Fareli Köyün Kavalcısı

Uzun zaman evvel uzak diyarlardan birinde bir köy varmış. Köyde yaşayan insanların en büyük problemi farelermiş. Ay aman fare! Her mutfakta bu sözleri duymak mümkünmüş. Kilerde ve ambarlarda her şeyi yiyip hiç yiyecek bırakmıyorlarmış.

Bazen fareler sürüler halinde insanlara da saldırıyor, insanları yere bile düşürebiliyormuş. Dükkanları da istila ediyorlarmış. Esnaf süpürgelerle onları kovmaya çalışıyormuş. Ama fareler sanki insanlarla alay ediyormuş.

Köy halkı bu musibetten kurtulmak için tüm kedileri getirmiş. Fakat fareler öyle saldırganmış ki, fareler kedilerden değil, kediler farelerden kaçıyormuş. İnsanlar arasında en çok şu konuşmalar geçmekteymiş.

Üç günden beri hiçbir şey yiyemedik, açlıktan öleceğiz, seni duyamıyorum, fareler çok gürültü yapıyor.

Köy sakinleri Pazar yerinde toplanmış, bu meseleye çare aramaya çalışmış. Sonunda köyün muhtarına gidip şikayet etmeye karar vermişler. Muhtar tombul ve güler yüzlü bir adammış. Köylüyü çok severmiş ama onun da bu sorunu çözmek için aklına bir şey gelmiyormuş.

Köyün muhtarı olarak bu soruna bir çözüm bulmalısınız diye bağırmış köylüler. O sırada güzel bir kaval sesi duyulmuş. Köy muhtarı hiddetlenmiş. Biz burada büyük bir sorunla uğraşırken kim kaval çalıyor diye bağırmış.

Kavalı çalan benim demiş. Dost görünen tuhaf giyimli genç adam.

Muhtara, gördüğüm kadarıyla zor durumdasınız.
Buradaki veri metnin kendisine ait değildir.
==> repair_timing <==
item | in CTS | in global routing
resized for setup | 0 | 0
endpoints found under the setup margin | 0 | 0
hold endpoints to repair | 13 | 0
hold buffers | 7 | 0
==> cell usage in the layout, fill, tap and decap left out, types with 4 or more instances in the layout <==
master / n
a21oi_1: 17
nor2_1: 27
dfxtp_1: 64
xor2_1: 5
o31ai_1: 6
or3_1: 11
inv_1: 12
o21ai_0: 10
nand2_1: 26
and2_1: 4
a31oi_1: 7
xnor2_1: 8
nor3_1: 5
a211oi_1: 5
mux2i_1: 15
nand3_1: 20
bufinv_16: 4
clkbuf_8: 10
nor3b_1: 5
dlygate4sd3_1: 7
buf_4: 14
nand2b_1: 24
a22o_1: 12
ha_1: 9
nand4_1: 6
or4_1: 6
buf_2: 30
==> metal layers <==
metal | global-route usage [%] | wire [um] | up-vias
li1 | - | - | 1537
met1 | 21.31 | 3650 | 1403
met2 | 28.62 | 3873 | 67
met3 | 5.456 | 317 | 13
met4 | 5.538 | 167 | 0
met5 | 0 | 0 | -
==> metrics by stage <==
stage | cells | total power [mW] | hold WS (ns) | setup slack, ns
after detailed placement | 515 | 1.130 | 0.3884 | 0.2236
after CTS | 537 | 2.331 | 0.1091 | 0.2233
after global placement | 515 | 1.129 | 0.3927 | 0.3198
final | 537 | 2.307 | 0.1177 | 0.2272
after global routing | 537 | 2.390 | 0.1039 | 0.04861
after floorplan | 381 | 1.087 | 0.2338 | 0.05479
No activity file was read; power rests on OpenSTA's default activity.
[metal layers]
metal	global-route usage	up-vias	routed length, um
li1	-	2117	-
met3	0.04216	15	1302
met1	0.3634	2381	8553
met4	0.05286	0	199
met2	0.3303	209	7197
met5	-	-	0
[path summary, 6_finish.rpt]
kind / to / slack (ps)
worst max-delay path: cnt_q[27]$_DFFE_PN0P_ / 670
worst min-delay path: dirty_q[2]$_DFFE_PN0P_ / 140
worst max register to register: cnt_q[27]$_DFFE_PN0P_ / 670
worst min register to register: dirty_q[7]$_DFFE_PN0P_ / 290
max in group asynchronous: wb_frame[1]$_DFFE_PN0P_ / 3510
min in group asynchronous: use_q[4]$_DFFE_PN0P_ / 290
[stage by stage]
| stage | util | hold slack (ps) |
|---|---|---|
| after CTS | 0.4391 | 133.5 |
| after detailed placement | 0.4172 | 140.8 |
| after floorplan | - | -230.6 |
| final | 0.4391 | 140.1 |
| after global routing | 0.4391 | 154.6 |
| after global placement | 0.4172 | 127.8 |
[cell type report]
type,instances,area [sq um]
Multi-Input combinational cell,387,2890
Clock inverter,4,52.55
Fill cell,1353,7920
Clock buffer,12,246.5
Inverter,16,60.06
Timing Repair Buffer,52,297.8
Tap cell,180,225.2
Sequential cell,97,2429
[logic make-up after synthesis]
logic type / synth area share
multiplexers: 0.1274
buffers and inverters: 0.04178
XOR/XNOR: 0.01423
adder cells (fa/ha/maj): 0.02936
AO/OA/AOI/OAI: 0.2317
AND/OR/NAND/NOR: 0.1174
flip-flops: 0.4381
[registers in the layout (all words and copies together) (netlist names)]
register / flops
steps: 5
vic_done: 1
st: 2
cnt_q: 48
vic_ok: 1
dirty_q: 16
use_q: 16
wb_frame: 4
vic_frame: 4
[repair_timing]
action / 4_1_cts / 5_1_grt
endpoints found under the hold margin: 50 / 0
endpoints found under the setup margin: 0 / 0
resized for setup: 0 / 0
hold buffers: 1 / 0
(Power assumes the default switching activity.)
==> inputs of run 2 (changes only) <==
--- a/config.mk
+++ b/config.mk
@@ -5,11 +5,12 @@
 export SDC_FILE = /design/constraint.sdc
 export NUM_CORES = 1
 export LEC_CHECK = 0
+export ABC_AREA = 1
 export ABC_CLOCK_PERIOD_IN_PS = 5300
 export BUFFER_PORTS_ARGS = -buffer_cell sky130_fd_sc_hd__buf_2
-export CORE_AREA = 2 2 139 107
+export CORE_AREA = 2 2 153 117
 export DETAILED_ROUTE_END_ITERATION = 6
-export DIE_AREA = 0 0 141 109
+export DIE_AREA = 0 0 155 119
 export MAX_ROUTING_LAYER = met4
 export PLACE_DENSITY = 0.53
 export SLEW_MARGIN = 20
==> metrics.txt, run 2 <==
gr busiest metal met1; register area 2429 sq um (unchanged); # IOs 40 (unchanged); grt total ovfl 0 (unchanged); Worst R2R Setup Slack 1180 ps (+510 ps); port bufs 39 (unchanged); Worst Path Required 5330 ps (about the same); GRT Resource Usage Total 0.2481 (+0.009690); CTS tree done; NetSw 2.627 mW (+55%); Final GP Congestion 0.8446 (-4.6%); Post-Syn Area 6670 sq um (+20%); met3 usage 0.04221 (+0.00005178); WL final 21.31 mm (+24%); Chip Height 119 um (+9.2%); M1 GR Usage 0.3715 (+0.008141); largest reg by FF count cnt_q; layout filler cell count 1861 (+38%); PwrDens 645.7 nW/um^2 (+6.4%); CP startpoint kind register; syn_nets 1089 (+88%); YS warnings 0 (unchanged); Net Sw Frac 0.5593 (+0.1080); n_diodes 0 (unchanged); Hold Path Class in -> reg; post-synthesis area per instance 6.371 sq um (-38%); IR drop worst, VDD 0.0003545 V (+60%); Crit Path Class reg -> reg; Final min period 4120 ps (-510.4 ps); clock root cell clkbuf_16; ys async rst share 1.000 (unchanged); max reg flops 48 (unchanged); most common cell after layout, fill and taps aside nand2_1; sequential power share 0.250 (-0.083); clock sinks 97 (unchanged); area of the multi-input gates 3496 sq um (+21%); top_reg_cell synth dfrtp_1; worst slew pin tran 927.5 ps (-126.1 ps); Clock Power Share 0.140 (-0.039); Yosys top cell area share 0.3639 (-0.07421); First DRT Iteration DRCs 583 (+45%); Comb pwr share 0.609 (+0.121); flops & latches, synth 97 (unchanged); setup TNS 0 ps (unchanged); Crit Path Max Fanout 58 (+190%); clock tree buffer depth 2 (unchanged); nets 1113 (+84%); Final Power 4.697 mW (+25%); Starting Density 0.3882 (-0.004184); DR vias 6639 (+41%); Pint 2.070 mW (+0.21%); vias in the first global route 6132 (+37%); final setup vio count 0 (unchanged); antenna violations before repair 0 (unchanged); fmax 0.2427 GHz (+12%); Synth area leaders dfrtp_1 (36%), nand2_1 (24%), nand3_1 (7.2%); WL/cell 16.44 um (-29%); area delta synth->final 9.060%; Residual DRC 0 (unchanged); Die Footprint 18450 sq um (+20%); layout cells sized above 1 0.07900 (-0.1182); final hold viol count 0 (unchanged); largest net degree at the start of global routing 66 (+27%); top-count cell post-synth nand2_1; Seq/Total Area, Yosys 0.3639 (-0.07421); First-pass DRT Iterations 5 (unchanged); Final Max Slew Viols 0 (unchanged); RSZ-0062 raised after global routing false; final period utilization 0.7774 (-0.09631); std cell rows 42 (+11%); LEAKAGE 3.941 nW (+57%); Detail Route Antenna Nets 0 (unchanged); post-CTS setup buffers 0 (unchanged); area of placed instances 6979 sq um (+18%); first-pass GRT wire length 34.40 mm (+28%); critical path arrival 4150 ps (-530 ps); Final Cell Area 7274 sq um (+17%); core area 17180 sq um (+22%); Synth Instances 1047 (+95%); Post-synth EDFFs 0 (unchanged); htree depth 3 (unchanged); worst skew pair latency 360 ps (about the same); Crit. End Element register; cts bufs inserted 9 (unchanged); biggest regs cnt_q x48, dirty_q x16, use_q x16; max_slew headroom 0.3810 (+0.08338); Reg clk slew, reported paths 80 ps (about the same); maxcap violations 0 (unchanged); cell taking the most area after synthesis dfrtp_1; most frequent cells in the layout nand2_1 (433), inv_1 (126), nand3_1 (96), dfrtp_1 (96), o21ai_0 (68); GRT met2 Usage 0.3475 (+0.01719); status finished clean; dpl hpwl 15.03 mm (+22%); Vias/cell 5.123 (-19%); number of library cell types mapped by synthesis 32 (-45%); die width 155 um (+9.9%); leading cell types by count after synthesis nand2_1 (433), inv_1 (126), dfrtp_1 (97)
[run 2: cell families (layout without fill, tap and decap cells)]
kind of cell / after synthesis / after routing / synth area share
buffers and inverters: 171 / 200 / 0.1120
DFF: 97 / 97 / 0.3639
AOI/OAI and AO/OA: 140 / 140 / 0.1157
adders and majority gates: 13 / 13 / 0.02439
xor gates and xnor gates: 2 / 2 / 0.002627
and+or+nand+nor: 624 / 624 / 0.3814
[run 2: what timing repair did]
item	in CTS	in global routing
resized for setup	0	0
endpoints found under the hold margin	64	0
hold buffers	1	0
$ cat src/rtl/spiclk_pkg.sv
package spiclk_pkg;
  localparam int unsigned CW_W  = 16;
  localparam int unsigned SIG_W = 3;
  localparam int unsigned FRQ_W = 14;

  typedef struct packed {
    logic             restart_en;
    logic             dbl_rate;
    logic [FRQ_W-1:0] freq;
  } clk_word_t;

  typedef struct packed {
    logic async_in;
    logic launch_rise;
    logic latch_rise;
  } sig_word_t;
endpackage

$ cat src/rtl/spiclk_prof_mux.sv
module spiclk_prof_mux
  import spiclk_pkg::*;
#(
  parameter int NPROF  = 4,
  parameter int PSEL_W = 2
) (
  input  logic [CW_W*NPROF-1:0]  clk_cfg,
  input  logic [SIG_W*NPROF-1:0] sig_cfg,
  input  logic [PSEL_W-1:0]      prof_sel,
  output clk_word_t              cw_sel,
  output sig_word_t              sw_sel
);
  clk_word_t cw_arr [NPROF];
  sig_word_t sw_arr [NPROF];

  for (genvar g = 0; g < NPROF; g++) begin : g_unpack
    assign cw_arr[g] = clk_cfg[g*CW_W +: CW_W];
    assign sw_arr[g] = sig_cfg[g*SIG_W +: SIG_W];
  end

  assign cw_sel = cw_arr[prof_sel];
  assign sw_sel = sw_arr[prof_sel];
endmodule

$ cat src/rtl/spiclk_phase_acc.sv
module spiclk_phase_acc
  import spiclk_pkg::*;
#(
  parameter int ACC_W = 12
) (
  input  logic             clk,
  input  logic             rst_n,
  input  logic             gate,
  input  logic             xfer_start,
  input  clk_word_t        cw,
  output logic             phase_q,
  output logic             edge_due
);
  localparam logic [FRQ_W-1:0] FULL_F = FRQ_W'(1 << (ACC_W-1));
  localparam logic [ACC_W-1:0] FULL_A = ACC_W'(1 << (ACC_W-1));

  logic [ACC_W-1:0] acc_q;
  logic [ACC_W-1:0] f_eff;
  logic [ACC_W:0]   step;
  logic [ACC_W:0]   sum;
  logic             restart_hit;

  always_comb begin
    f_eff       = (cw.freq > FULL_F) ? FULL_A : cw.freq[ACC_W-1:0];
    step        = cw.dbl_rate ? {f_eff, 1'b0} : {1'b0, f_eff};
    sum         = {1'b0, acc_q} + step;
    restart_hit = xfer_start & cw.restart_en;
    edge_due    = gate & ~restart_hit & sum[ACC_W];
  end

  always_ff @(posedge clk or negedge rst_n) begin
    if (!rst_n) begin
      acc_q   <= '0;
      phase_q <= 1'b0;
    end else if (!gate || restart_hit) begin
      acc_q   <= '0;
      if (!gate) phase_q <= 1'b0;
    end else begin
      acc_q <= sum[ACC_W-1:0];
      if (sum[ACC_W]) phase_q <= ~phase_q;
    end
  end

  AST_GATE_CLEARS: assert property (@(posedge clk) disable iff (!rst_n)
    !gate |=> (acc_q == '0 && !phase_q));
  AST_RESTART_ZERO: assert property (@(posedge clk) disable iff (!rst_n)
    (gate && xfer_start && cw.restart_en) |=> (acc_q == '0));
  AST_FULL_RATE: assert property (@(posedge clk) disable iff (!rst_n)
    (gate && !(xfer_start && cw.restart_en) && cw.dbl_rate && cw.freq >= FULL_F)
      |=> (phase_q != $past(phase_q)));
endmodule

$ cat src/rtl/spiclk_edge_strobe.sv
module spiclk_edge_strobe (
  input  logic clk,
  input  logic rst_n,
  input  logic edge_due,
  input  logic phase_now,
  input  logic cpol,
  input  logic launch_rise,
  input  logic latch_rise,
  output logic launch_stb,
  output logic latch_stb
);
  logic goes_high;

  always_comb goes_high = ~phase_now ^ cpol;

  always_ff @(posedge clk or negedge rst_n) begin
    if (!rst_n) begin
      launch_stb <= 1'b0;
      latch_stb  <= 1'b0;
    end else begin
      launch_stb <= edge_due & (goes_high == launch_rise);
      latch_stb  <= edge_due & (goes_high == latch_rise);
    end
  end

  AST_STB_NEEDS_EDGE: assert property (@(posedge clk) disable iff (!rst_n)
    !edge_due |=> (!launch_stb && !latch_stb));
endmodule
==> src/rtl/tmc_pkg.sv <==
package tmc_pkg;

    localparam int unsigned THREADS = 2;

    typedef enum logic [1:0] {
        MODE_BOTH  = 2'b00,
        MODE_ONLY0 = 2'b01,
        MODE_ONLY1 = 2'b10,
        MODE_SLEEP = 2'b11
    } core_mode_e;

    typedef enum logic {
        FSM_SETTLED  = 1'b0,
        FSM_DRAINING = 1'b1
    } fsm_state_e;

endpackage

==> src/rtl/tmc_event_merge.sv <==
module tmc_event_merge #(
    parameter int unsigned N = 2
) (
    input  logic [N-1:0] base_i,
    input  logic [N-1:0] halt_i,
    input  logic [N-1:0] intr_i,
    output logic [N-1:0] next_o
);

    // A halt clears a running thread first, then an interrupt sets its thread.
    // A halt of a thread that is not running has nothing to clear.
    for (genvar g = 0; g < N; g++) begin : g_thr
        assign next_o[g] = (base_i[g] & ~halt_i[g]) | intr_i[g];
    end

endmodule

==> src/rtl/tmc_mode_decode.sv <==
module tmc_mode_decode
    import tmc_pkg::*;
(
    input  logic [THREADS-1:0] run_i,
    output core_mode_e         mode_o,
    output logic               recombine_o,
    output logic               low_power_o
);

    always_comb begin
        mode_o      = MODE_BOTH;
        recombine_o = 1'b0;
        low_power_o = 1'b0;
        unique case (run_i)
            2'b11: begin
                mode_o = MODE_BOTH;
            end
            2'b01: begin
                mode_o      = MODE_ONLY0;
                recombine_o = 1'b1;
            end
            2'b10: begin
                mode_o      = MODE_ONLY1;
                recombine_o = 1'b1;
            end
            2'b00: begin
                mode_o      = MODE_SLEEP;
                low_power_o = 1'b1;
            end
            default: begin
                mode_o = MODE_BOTH;
            end
        endcase
    end

endmodule

==> src/rtl/thread_mode_ctrl.sv <==
module thread_mode_ctrl
    import tmc_pkg::*;
(
    input  logic       clk,
    input  logic       rst_n,
    input  logic [1:0] halt_i,
    input  logic [1:0] intr_i,
    input  logic       drain_ack_i,
    output logic [1:0] mode_o,
    output logic [1:0] active_o,
    output logic       recombine_o,
    output logic       low_power_o,
    output logic       drain_req_o
);

    fsm_state_e         state_q, state_d;
    logic [THREADS-1:0] run_q, run_d;
    logic [THREADS-1:0] pend_q, pend_d;
    logic [THREADS-1:0] from_run, from_pend;
    core_mode_e         mode_w;
    logic               recomb_w, sleep_w;

    tmc_event_merge #(.N(THREADS)) u_merge_run (
        .base_i (run_q),
        .halt_i (halt_i),
        .intr_i (intr_i),
        .next_o (from_run)
    );

    tmc_event_merge #(.N(THREADS)) u_merge_pend (
        .base_i (pend_q),
        .halt_i (halt_i),
        .intr_i (intr_i),
        .next_o (from_pend)
    );

    tmc_mode_decode u_decode (
        .run_i       (run_q),
        .mode_o      (mode_w),
        .recombine_o (recomb_w),
        .low_power_o (sleep_w)
    );

    // Transition logic
    always_comb begin
        state_d = state_q;
        run_d   = run_q;
        pend_d  = pend_q;
        unique case (state_q)
            FSM_SETTLED: begin
                if (from_run != run_q) begin
                    state_d = FSM_DRAINING;
                    pend_d  = from_run;
                end
            end
            FSM_DRAINING: begin
                pend_d = from_pend;
                if (drain_ack_i) begin
                    run_d   = from_pend;
                    state_d = FSM_SETTLED;
                end
            end
            default: state_d = FSM_SETTLED;
        endcase
    end

    // State register
    always_ff @(posedge clk) begin
        if (!rst_n) begin
            state_q <= FSM_SETTLED;
            run_q   <= 2'b11;
            pend_q  <= 2'b11;
        end else begin
            state_q <= state_d;
            run_q   <= run_d;
            pend_q  <= pend_d;
        end
    end

    // Outputs
    always_comb begin
        mode_o      = mode_w;
        active_o    = run_q;
        recombine_o = recomb_w;
        low_power_o = sleep_w;
        drain_req_o = (state_q == FSM_DRAINING);
    end

    AST_CHANGE_AFTER_ACK: assert property (@(posedge clk) disable iff (!rst_n)
        !$stable(active_o) |-> $past(drain_req_o && drain_ack_i));
    AST_REQ_HELD: assert property (@(posedge clk) disable iff (!rst_n)
        (drain_req_o && !drain_ack_i) |=> (drain_req_o && $stable(mode_o)));
    AST_RECOMBINE_SINGLE: assert property (@(posedge clk) disable iff (!rst_n)
        recombine_o |-> ($countones(active_o) == 1));
    AST_SLEEP_IDLE: assert property (@(posedge clk) disable iff (!rst_n)
        low_power_o |-> (active_o == 2'b00 && !recombine_o));
    AST_IDLE_HALT_IGNORED: assert property (@(posedge clk) disable iff (!rst_n)
        (!drain_req_o && intr_i == 2'b00 && (halt_i & active_o) == 2'b00)
        |=> !drain_req_o);

endmodule

==> config.mk <==
export PLATFORM = sky130hd
export DESIGN_NAME = thread_mode_ctrl
export DESIGN_NICKNAME = d
export VERILOG_FILES = /design/src/rtl/tmc_pkg.sv /design/src/rtl/tmc_event_merge.sv /design/src/rtl/tmc_mode_decode.sv /design/src/rtl/thread_mode_ctrl.sv
export SDC_FILE = /design/constraint.sdc
export NUM_CORES = 1
export LEC_CHECK = 0
export BUFFER_PORTS_ARGS = -buffer_cell sky130_fd_sc_hd__buf_2
export CORE_AREA = 10 10 47 49
export CTS_CLUSTER_SIZE = 14
export DETAILED_ROUTE_END_ITERATION = 16
export DIE_AREA = 0 0 57 59
export PLACE_DENSITY = 0.5
export SLEW_MARGIN = 20
export SYNTH_ARGS = -nofsm -noshare
export SYNTH_HDL_FRONTEND = slang
export SYNTH_HIERARCHICAL = 1
export SYNTH_SLANG_ARGS = --single-unit
==> constraint.sdc <==
create_clock -name clk -period 1.3 [get_ports clk]
set_clock_uncertainty 0.2 [all_clocks]
set_input_delay 0.13 -clock clk [delete_from_list [all_inputs] [get_ports clk]]
set_output_delay 0.13 -clock clk [all_outputs]
set_load 0.03 [all_outputs]
[src/rtl/mcp_regfile.sv]
module mcp_regfile
  import mcp_pkg::*;
#(
  parameter int W = XLEN,
  parameter int N = NREGS,
  localparam int AW = $clog2(N)
) (
  input  logic          clk,
  input  logic          we,
  input  logic [AW-1:0] wIdx,
  input  logic [W-1:0]  wData,
  input  logic [AW-1:0] rIdxA,
  input  logic [AW-1:0] rIdxB,
  output logic [W-1:0]  rDataA,
  output logic [W-1:0]  rDataB
);

  logic [W-1:0] cells [1:N-1];

  for (genvar g = 1; g < N; g++) begin : gCell
    always_ff @(posedge clk) begin
      if (we && wIdx == AW'(g)) cells[g] <= wData;
    end
  end

  assign rDataA = (rIdxA == '0) ? '0 : cells[rIdxA];
  assign rDataB = (rIdxB == '0) ? '0 : cells[rIdxB];

endmodule

[src/rtl/mcp_datapath.sv]
module mcp_datapath
  import mcp_pkg::*;
#(
  parameter int W = XLEN,
  parameter int N = NREGS,
  localparam int AW = $clog2(N)
) (
  input  logic         clk,
  input  logic         rst,
  input  ctlS          ctl,
  input  logic [W-1:0] memRdata,
  output logic [W-1:0] memAddr,
  output logic [W-1:0] memWdata,
  output logic [5:0]   irOp,
  output logic [5:0]   irFunct
);

  logic [W-1:0] pc, ir, mdr, regA, regB, resReg;
  logic [W-1:0] rfA, rfB, opA, opB, aluY, immSx, wbData;
  logic         aluZero;
  logic [AW-1:0] rsIdx, rtIdx, rdIdx, wIdx;

  assign irOp    = ir[31:26];
  assign irFunct = ir[5:0];
  assign rsIdx   = ir[21 +: AW];
  assign rtIdx   = ir[16 +: AW];
  assign rdIdx   = ir[11 +: AW];
  assign immSx   = {{(W-IMM_W){ir[IMM_W-1]}}, ir[IMM_W-1:0]};

  assign opA = ctl.srcAFromReg ? regA : pc;

  always_comb begin
    unique case (ctl.srcB)
      SRCB_REG:   opB = regB;
      SRCB_FOUR:  opB = W'(4);
      SRCB_IMM:   opB = immSx;
      default:    opB = immSx << 2;
    endcase
  end

  mcp_alu #(.W(W)) i_alu (
    .opA(opA), .opB(opB), .op(ctl.aluOp), .result(aluY), .isZero(aluZero)
  );

  assign wIdx   = ctl.dstIsRd ? rdIdx : rtIdx;
  assign wbData = ctl.wbFromMem ? mdr : resReg;

  mcp_regfile #(.W(W), .N(N)) i_regfile (
    .clk(clk), .we(ctl.regWrite), .wIdx(wIdx), .wData(wbData),
    .rIdxA(rsIdx), .rIdxB(rtIdx), .rDataA(rfA), .rDataB(rfB)
  );

  always_ff @(posedge clk) begin
    if (rst) begin
      pc     <= '0;
      ir     <= '0;
      mdr    <= '0;
      regA   <= '0;
      regB   <= '0;
      resReg <= '0;
    end else begin
      if (ctl.pcStep) pc <= aluY;
      else if (ctl.pcBranch && aluZero) pc <= resReg;
      if (ctl.irWrite) ir <= memRdata;
      mdr    <= memRdata;
      regA   <= rfA;
      regB   <= rfB;
      resReg <= aluY;
    end
  end

  assign memAddr  = ctl.addrFromRes ? resReg : pc;
  assign memWdata = regB;

  AST_PC_STEP: assert property (@(posedge clk) disable iff (rst)
    ctl.irWrite |=> pc == $past(pc) + W'(4));

  AST_PC_ALIGNED: assert property (@(posedge clk) disable iff (rst)
    pc[1:0] == 2'b00);

  AST_IR_HOLD: assert property (@(posedge clk) disable iff (rst)
    !ctl.irWrite |=> $stable(ir));

endmodule
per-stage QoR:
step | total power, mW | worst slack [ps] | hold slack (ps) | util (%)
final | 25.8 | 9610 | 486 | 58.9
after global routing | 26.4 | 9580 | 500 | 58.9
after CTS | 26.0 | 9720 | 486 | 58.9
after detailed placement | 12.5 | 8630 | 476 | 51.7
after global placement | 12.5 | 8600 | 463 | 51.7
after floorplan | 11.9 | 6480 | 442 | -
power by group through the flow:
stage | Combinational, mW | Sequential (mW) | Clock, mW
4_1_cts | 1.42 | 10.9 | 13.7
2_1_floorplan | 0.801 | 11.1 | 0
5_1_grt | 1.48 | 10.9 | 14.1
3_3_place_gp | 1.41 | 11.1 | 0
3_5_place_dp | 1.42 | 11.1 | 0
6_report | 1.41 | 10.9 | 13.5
`src/rtl/addr_dec_pkg.sv`:
```
package addr_dec_pkg;

  localparam int unsigned AW = 24;
  localparam int unsigned FULL_SLOTS = 3;
  localparam int unsigned PART_SLOTS = 7;

  // base and care are byte addresses; bit 0 never exists on the bus
  typedef struct packed {
    logic [AW-1:0] base;
    logic [AW-1:0] care;
  } region_t;

  function automatic int unsigned num_regions(input bit full);
    return full ? FULL_SLOTS : PART_SLOTS;
  endfunction

  function automatic region_t region_of(input bit full, input int unsigned idx);
    region_t r;
    // bit 0 set in base and care: unused slots can never match
    r.base = '1;
    r.care = '1;
    if (full) begin
      case (idx)
        0: begin r.base = 24'h480000; r.care = 24'hFE0000; end
        1: begin r.base = 24'h600000; r.care = 24'hFF8000; end
        2: begin r.base = 24'h700000; r.care = 24'hFF8000; end
        default: ;
      endcase
    end else begin
      if (idx < 2) begin
        r.base = AW'(idx) << 20;
        r.care = 24'hB00000;
      end else if (idx < 6) begin
        r.base = 24'h200000 | (AW'(idx - 2) << 19);
        r.care = 24'hB80000;
      end else if (idx == 6) begin
        r.base = 24'hC00000;
        r.care = 24'hC00000;
      end
    end
    return r;
  endfunction

endpackage

```
`src/rtl/addr_dec_region.sv`:
```
module addr_dec_region
  import addr_dec_pkg::*;
#(
  parameter bit          FULL = 1'b1,
  parameter int unsigned IDX  = 0
) (
  input  logic [AW-1:1] addr_i,
  output logic          hit_o
);

  localparam region_t REG = region_of(FULL, IDX);

  logic [AW-1:0] byte_addr;

  assign byte_addr = {addr_i, 1'b0};
  assign hit_o     = ((byte_addr & REG.care) == (REG.base & REG.care));

endmodule

```
`src/rtl/addr_dec_lane.sv`:
```
module addr_dec_lane (
  input  logic hit_i,
  input  logic as_ni,
  input  logic strobe_ni,
  output logic cs_no
);

  assign cs_no = ~(hit_i & ~as_ni & ~strobe_ni);

endmodule

```
`src/rtl/bus_cs_decoder.sv`:
```
module bus_cs_decoder #(
  parameter bit          FULL_DECODE = 1'b1,
  parameter int unsigned NDEV        = addr_dec_pkg::num_regions(FULL_DECODE)
) (
  input  logic [addr_dec_pkg::AW-1:1] addr_i,
  input  logic                        as_ni,
  input  logic                        uds_ni,
  input  logic                        lds_ni,
  output logic [NDEV-1:0]             cs_hi_no,
  output logic [NDEV-1:0]             cs_lo_no,
  output logic                        unmapped_o
);

  logic [NDEV-1:0] hit;

  for (genvar g = 0; g < NDEV; g++) begin : g_slot
    addr_dec_region #(
      .FULL(FULL_DECODE),
      .IDX (g)
    ) u_region (
      .addr_i(addr_i),
      .hit_o (hit[g])
    );

    addr_dec_lane u_hi (
      .hit_i    (hit[g]),
      .as_ni    (as_ni),
      .strobe_ni(uds_ni),
      .cs_no    (cs_hi_no[g])
    );

    addr_dec_lane u_lo (
      .hit_i    (hit[g]),
      .as_ni    (as_ni),
      .strobe_ni(lds_ni),
      .cs_no    (cs_lo_no[g])
    );
  end

  assign unmapped_o = ~as_ni & ~(|hit);

endmodule

```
Sizi bu farelerden kurtarabilirim demiş.

Köy muhtarı da bu kavalla mı diye yanıtlamış. Delikanlı yüzünde tuhaf bir gülümsemeyle, evet fareleri büyüleyip köyünüzden uzaklaştırabilirim demiş. Bu ilginç tavırlı, kaval çalan genç çok güvenilir görünüyormuş. Tüm köy halkı ona inanmış.

Köy muhtarı, tamam bir dene bakalım demiş. Eğer başarırsam karşılığında bin altın isterim diye yanıt vermiş Kavalcı. Muhtar da bu çok fazla asla olmaz diye karşı çıkmış. İyi o zaman hoşça kalın diyerek yürümeye başlamış Kavalcı.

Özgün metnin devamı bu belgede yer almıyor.